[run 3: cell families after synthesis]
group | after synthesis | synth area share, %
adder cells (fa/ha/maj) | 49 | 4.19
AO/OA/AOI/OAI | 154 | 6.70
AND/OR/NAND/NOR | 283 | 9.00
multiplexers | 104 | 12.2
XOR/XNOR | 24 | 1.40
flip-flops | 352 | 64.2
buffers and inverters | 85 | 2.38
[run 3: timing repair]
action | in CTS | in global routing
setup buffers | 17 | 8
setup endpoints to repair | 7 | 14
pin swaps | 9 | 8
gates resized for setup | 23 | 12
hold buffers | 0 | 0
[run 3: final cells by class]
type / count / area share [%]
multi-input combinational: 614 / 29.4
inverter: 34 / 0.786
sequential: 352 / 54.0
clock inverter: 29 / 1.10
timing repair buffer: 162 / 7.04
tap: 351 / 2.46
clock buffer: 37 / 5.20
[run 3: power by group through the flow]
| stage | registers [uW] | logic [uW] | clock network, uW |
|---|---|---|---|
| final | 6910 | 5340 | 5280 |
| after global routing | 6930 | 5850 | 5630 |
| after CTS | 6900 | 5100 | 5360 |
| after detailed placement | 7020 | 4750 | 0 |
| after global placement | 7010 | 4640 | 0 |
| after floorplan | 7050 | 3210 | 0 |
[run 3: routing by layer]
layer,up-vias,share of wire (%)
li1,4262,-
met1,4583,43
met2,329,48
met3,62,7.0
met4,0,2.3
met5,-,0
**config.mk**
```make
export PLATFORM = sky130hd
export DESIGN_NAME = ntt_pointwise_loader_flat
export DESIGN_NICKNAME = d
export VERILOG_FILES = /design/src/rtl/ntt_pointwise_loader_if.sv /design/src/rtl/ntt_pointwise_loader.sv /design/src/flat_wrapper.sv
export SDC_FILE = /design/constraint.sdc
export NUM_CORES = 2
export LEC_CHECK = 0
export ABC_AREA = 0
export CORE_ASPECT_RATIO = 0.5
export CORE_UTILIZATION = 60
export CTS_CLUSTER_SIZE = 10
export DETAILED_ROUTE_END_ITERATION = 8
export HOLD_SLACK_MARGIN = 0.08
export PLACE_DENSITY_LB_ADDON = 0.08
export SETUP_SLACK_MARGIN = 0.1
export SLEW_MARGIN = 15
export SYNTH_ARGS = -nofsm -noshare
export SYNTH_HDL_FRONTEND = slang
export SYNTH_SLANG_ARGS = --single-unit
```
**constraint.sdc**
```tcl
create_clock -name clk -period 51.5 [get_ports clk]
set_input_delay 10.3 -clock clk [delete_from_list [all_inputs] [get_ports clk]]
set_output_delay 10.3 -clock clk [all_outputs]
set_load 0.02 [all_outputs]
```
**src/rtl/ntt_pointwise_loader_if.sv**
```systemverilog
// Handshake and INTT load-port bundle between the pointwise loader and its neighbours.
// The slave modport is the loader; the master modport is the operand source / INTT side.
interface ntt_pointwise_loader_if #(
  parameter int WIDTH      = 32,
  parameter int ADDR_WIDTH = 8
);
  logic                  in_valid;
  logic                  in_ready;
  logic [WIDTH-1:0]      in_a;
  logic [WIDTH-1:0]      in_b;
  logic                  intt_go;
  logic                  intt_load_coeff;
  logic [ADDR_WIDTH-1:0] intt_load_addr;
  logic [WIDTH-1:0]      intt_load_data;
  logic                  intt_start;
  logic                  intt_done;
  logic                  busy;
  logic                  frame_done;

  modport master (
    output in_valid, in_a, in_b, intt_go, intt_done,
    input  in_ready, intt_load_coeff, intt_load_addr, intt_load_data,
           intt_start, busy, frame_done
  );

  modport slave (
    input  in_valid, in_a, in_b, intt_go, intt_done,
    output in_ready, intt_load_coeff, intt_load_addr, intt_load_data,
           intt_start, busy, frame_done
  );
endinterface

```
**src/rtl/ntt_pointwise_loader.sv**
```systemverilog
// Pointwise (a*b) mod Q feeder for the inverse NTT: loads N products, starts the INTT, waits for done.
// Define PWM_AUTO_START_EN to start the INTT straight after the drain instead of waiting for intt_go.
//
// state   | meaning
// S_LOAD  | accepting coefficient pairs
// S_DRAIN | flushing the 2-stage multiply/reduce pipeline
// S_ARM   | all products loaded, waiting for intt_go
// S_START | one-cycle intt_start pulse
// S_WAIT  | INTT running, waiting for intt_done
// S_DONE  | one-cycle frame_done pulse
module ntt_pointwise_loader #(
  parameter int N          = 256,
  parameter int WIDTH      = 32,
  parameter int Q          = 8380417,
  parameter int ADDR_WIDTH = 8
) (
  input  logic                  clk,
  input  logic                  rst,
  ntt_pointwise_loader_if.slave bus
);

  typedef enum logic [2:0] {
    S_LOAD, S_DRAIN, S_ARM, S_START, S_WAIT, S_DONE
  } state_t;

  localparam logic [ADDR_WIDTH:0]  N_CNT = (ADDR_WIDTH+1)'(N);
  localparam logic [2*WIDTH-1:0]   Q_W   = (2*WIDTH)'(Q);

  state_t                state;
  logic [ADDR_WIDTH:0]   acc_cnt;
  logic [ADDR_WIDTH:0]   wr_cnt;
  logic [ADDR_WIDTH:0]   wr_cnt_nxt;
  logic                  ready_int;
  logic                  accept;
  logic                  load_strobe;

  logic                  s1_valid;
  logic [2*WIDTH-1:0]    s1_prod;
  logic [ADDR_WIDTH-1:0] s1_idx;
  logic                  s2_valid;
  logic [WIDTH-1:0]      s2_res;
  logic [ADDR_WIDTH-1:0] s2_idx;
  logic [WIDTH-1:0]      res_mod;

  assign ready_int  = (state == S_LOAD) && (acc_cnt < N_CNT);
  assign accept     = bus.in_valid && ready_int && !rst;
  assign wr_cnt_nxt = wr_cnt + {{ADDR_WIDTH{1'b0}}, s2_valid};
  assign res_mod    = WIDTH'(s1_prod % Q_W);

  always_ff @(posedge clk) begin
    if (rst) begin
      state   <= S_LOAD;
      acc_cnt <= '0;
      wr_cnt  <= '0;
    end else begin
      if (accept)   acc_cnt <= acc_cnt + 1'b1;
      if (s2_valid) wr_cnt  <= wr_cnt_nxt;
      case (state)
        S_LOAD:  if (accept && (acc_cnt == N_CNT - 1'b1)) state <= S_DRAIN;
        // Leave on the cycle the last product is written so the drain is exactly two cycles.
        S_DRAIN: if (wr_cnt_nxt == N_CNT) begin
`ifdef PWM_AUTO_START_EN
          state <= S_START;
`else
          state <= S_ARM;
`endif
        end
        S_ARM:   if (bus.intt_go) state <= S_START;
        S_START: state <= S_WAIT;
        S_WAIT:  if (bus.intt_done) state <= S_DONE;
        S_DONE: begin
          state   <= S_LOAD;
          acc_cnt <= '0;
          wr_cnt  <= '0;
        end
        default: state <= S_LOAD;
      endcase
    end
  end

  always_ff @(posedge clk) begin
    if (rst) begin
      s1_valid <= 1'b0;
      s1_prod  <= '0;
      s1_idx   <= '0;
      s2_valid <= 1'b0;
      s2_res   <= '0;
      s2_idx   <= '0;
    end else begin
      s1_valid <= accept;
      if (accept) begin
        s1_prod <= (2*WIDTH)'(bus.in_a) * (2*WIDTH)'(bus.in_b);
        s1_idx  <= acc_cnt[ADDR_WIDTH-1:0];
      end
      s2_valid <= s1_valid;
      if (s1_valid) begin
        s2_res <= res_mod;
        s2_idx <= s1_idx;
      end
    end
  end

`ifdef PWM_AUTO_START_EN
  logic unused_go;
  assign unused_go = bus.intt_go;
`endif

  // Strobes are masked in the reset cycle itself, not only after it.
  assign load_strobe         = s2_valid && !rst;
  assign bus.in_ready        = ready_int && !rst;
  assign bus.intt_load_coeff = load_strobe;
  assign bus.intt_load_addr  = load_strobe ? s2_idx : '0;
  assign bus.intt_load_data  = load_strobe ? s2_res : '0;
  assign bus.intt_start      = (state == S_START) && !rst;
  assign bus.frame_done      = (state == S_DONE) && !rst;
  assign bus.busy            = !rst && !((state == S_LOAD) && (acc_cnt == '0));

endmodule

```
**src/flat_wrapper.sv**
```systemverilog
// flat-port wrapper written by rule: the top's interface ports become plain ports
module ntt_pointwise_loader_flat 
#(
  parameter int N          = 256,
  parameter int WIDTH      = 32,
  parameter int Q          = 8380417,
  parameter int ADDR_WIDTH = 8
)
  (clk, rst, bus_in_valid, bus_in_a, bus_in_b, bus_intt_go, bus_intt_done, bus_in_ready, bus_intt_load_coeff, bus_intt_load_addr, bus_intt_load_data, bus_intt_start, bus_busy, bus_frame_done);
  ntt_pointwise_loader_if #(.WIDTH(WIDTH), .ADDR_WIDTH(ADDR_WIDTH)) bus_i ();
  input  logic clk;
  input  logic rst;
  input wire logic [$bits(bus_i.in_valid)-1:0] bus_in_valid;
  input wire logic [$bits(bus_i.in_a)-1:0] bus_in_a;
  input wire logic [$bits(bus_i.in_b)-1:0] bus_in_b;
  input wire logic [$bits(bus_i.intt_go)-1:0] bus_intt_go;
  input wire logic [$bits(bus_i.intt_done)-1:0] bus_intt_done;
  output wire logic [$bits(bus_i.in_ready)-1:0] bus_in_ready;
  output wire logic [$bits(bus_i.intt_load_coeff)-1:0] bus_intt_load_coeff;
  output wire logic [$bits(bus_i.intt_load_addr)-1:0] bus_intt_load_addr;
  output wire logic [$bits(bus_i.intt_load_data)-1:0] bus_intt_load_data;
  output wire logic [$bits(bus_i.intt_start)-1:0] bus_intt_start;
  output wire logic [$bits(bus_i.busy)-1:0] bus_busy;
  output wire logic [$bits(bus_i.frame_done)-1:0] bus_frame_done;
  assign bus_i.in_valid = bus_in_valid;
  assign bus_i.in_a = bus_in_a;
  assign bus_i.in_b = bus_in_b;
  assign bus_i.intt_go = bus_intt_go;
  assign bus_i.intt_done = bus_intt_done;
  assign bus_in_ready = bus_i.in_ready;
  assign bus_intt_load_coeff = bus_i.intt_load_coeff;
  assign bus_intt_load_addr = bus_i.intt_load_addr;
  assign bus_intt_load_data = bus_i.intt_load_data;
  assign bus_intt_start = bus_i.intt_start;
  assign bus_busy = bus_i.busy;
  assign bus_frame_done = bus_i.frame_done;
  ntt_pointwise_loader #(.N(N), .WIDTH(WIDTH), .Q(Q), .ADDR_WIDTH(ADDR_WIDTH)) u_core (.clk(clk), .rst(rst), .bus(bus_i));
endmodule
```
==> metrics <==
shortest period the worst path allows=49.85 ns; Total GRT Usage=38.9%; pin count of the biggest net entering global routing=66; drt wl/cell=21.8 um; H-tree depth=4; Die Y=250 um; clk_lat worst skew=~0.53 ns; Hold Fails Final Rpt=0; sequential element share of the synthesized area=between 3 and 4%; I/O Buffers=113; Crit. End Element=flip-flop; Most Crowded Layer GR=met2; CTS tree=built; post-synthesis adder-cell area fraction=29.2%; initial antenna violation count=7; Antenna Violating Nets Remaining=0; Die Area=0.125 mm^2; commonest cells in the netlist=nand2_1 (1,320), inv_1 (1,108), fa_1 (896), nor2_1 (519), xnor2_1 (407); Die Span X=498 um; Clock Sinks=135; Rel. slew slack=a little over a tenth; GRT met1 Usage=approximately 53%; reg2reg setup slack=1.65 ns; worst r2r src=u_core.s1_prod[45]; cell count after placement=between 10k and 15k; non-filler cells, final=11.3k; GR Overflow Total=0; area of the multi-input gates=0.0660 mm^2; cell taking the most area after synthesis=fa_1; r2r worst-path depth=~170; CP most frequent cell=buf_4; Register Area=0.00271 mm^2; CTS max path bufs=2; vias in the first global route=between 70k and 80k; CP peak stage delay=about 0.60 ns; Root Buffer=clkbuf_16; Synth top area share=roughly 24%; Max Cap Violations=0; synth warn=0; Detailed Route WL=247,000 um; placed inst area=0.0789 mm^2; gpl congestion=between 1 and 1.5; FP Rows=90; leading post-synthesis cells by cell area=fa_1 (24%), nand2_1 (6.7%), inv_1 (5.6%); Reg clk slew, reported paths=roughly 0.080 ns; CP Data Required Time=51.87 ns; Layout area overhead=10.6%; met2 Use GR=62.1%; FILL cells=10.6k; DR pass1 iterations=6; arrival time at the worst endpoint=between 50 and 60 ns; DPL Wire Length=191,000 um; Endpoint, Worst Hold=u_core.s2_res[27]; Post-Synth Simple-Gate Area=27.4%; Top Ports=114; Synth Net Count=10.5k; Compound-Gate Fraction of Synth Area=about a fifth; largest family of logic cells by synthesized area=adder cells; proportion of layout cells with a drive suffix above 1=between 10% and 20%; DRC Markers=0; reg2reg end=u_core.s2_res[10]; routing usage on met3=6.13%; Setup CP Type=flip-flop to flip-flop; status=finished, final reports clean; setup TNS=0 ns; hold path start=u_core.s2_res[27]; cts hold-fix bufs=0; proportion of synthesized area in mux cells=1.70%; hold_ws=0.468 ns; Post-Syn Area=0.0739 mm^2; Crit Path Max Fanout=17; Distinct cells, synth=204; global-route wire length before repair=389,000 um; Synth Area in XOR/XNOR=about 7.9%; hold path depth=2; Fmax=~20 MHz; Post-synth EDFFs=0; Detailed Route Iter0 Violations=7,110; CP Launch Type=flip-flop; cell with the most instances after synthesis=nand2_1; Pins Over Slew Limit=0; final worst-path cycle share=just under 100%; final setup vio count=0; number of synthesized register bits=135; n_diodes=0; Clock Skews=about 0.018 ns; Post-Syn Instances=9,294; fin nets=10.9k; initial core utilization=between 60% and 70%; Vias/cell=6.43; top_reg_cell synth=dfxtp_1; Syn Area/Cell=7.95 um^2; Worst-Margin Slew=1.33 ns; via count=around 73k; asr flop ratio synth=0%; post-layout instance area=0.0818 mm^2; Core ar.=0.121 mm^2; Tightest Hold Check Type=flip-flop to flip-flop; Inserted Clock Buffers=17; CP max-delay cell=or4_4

******

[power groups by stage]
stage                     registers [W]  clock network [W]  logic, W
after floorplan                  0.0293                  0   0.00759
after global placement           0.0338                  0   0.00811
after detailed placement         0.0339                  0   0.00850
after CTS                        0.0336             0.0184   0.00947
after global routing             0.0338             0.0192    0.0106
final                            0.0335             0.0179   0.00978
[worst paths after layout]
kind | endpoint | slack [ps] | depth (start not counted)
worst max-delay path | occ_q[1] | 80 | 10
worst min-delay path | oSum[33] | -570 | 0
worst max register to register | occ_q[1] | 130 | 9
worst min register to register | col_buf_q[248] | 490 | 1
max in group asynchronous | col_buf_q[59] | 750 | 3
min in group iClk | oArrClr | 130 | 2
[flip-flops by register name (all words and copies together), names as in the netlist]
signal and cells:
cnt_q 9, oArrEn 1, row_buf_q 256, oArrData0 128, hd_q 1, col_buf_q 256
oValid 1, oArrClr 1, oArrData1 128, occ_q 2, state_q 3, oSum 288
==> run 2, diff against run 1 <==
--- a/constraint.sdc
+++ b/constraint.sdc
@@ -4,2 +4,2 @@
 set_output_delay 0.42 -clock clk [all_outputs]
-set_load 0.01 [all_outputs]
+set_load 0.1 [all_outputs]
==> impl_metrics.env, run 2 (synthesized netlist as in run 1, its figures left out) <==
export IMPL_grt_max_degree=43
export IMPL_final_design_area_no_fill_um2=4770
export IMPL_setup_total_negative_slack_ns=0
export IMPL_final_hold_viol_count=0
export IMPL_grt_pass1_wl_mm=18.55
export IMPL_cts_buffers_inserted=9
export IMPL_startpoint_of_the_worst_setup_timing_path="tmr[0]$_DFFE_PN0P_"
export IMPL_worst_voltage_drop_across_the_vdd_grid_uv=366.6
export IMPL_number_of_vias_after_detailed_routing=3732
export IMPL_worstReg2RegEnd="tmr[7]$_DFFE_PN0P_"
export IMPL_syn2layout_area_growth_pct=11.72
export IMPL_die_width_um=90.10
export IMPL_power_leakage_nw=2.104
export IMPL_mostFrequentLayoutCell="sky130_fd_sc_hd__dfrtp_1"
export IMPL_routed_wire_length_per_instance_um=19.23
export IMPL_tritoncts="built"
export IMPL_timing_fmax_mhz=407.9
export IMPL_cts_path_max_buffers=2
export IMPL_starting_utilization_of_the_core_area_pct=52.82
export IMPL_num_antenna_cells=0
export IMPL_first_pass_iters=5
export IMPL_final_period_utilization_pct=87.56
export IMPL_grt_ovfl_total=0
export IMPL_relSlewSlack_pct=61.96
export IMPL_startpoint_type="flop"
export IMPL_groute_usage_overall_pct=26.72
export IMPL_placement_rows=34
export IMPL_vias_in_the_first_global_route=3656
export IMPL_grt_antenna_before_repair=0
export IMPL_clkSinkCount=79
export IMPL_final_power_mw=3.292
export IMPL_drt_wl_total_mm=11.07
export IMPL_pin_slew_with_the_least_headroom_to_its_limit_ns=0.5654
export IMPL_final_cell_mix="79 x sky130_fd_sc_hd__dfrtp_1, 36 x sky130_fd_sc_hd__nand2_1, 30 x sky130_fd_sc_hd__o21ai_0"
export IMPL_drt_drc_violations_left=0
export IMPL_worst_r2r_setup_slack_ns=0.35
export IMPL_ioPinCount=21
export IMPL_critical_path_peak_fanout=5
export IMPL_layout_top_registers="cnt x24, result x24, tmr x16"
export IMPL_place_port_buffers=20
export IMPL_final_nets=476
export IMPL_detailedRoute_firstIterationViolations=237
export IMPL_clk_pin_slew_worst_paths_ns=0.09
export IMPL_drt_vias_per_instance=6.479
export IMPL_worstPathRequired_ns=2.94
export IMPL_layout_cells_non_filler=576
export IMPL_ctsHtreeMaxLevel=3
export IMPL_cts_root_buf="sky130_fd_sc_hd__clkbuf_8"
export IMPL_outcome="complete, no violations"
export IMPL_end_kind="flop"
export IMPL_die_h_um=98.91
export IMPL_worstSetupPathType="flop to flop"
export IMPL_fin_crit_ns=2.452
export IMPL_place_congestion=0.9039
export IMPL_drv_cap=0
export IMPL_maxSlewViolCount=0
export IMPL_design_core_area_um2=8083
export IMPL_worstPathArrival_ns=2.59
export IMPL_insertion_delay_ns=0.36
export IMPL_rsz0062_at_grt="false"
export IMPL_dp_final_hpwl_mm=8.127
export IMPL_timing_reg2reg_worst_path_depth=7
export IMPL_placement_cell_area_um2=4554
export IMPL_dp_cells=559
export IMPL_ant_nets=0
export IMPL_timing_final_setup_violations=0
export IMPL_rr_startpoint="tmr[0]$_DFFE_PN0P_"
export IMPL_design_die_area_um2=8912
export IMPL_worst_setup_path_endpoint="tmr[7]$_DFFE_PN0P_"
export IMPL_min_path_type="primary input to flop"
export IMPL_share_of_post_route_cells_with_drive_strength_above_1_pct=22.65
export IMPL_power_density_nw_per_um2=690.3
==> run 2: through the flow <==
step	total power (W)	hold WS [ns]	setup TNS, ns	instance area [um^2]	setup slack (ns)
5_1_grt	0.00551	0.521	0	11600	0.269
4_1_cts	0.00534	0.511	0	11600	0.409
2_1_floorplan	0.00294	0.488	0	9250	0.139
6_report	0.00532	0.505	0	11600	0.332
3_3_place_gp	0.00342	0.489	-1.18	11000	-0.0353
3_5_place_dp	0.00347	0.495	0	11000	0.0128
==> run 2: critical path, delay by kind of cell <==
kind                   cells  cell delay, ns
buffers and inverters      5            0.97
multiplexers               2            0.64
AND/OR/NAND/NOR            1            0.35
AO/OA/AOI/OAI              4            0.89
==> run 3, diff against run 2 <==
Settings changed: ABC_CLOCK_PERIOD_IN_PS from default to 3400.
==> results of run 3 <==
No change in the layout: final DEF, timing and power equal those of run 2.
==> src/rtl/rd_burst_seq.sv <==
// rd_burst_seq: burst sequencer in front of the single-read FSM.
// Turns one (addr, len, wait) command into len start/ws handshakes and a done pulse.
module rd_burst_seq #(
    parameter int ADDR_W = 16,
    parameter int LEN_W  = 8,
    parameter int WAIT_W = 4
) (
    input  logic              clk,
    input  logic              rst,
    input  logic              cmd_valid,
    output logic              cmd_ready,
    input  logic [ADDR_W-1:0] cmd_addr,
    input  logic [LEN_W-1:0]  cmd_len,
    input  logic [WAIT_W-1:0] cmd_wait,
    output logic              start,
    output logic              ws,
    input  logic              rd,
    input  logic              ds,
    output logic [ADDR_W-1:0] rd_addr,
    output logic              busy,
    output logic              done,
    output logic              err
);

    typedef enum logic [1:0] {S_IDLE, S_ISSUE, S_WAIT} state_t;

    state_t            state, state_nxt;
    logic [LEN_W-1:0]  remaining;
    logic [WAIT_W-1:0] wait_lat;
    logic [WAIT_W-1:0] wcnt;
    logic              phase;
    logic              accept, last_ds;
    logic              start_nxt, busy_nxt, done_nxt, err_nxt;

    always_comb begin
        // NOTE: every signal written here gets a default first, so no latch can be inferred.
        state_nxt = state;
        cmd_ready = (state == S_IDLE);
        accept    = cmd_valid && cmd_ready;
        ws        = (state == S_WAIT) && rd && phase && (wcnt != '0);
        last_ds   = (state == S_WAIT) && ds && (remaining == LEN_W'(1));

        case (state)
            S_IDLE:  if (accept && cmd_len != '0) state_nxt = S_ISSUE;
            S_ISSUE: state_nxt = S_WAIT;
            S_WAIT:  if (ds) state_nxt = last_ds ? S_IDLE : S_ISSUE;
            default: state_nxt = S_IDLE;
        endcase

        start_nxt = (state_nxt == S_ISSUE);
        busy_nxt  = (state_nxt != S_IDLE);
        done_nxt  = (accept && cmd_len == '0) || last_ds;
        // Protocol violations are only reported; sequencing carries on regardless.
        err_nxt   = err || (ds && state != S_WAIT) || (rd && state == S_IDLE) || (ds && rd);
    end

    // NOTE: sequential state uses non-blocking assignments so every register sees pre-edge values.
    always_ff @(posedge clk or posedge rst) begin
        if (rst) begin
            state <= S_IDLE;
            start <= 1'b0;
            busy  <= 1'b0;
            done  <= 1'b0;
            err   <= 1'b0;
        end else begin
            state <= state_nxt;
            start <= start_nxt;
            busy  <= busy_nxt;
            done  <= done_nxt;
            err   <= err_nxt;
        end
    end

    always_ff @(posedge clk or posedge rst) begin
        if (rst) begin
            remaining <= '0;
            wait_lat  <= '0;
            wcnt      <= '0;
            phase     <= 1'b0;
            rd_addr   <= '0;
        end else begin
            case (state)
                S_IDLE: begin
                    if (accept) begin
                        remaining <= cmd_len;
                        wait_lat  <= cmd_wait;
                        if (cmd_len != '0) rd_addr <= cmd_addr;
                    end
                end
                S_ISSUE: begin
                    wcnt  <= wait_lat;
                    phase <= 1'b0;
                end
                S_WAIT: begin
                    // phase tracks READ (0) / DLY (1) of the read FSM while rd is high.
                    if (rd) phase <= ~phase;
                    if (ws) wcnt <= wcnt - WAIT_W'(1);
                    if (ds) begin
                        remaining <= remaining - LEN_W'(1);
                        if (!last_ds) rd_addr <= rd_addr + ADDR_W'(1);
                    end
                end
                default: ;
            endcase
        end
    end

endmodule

******

ACTIVITY:
Read through the material above, and whenever a line contains "oSum", copy it.

EXPECTED ANSWER:
worst min-delay path | oSum[33] | -570 | 0
oValid 1, oArrClr 1, oArrData1 128, occ_q 2, state_q 3, oSum 288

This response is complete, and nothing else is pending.